#### [What you should do]
Provide the number of lines in the entries below containing "count", with no further words.

===== Data listing

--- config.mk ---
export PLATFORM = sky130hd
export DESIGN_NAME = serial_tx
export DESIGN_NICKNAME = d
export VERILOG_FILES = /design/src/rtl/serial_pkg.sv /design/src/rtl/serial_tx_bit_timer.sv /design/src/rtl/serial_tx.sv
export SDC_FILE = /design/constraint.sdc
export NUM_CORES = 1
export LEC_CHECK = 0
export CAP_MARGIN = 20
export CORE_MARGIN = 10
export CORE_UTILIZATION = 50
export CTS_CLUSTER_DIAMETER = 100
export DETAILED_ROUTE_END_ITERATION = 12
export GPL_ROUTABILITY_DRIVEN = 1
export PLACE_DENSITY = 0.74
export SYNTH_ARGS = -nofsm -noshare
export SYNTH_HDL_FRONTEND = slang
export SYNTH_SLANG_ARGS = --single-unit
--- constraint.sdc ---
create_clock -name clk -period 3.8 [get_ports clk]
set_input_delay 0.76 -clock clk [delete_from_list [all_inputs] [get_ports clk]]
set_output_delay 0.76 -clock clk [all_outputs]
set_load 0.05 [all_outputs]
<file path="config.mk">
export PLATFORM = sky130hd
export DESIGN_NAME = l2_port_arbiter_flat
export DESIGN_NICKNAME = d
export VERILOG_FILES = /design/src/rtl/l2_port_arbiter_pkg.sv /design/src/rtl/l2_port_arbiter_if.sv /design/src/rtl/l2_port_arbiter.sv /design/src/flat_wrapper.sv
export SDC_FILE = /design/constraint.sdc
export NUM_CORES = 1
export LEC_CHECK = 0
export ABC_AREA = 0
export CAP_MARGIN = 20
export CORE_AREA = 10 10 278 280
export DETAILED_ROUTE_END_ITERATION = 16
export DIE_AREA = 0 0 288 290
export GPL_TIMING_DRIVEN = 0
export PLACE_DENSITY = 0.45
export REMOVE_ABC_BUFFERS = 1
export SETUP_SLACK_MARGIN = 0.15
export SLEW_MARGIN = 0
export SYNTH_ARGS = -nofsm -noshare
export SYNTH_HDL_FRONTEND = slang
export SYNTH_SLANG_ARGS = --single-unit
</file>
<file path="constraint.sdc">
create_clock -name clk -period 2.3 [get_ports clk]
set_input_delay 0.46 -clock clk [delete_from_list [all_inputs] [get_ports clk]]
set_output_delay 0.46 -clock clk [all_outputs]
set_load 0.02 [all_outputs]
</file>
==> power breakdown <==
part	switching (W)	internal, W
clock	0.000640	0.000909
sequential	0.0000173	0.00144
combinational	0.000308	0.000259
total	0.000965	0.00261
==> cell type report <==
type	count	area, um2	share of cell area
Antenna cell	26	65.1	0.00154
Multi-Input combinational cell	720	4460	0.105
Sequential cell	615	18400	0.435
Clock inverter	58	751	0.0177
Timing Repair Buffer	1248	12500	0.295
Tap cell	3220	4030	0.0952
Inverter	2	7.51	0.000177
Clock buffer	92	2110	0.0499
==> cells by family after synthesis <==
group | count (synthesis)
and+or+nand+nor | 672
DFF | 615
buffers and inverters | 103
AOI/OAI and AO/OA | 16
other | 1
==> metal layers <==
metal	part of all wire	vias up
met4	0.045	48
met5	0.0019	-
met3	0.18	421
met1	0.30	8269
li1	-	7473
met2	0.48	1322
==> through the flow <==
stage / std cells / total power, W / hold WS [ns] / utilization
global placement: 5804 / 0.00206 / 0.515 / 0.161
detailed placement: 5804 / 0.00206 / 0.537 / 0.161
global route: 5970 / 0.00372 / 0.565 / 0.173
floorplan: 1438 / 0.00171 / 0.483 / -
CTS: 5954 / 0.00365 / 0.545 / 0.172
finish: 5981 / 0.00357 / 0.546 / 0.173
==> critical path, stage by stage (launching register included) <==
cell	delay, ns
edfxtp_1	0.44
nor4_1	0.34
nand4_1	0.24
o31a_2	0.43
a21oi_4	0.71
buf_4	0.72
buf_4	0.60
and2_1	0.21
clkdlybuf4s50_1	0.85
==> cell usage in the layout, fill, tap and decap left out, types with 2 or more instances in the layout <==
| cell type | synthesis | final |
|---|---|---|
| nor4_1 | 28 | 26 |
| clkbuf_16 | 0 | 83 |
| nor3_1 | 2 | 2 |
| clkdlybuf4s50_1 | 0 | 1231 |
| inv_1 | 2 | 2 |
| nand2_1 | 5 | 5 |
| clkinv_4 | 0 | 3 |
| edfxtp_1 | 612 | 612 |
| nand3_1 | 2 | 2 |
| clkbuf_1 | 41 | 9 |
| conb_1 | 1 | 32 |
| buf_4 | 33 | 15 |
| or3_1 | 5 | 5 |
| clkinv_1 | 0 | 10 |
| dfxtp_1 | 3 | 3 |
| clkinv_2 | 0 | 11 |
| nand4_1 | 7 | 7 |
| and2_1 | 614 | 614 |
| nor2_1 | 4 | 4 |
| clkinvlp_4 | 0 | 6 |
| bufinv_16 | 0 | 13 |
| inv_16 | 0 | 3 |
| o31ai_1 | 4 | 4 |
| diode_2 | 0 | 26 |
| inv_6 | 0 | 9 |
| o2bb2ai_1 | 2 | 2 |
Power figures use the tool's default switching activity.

==========

#### [Answer to this exercise]
2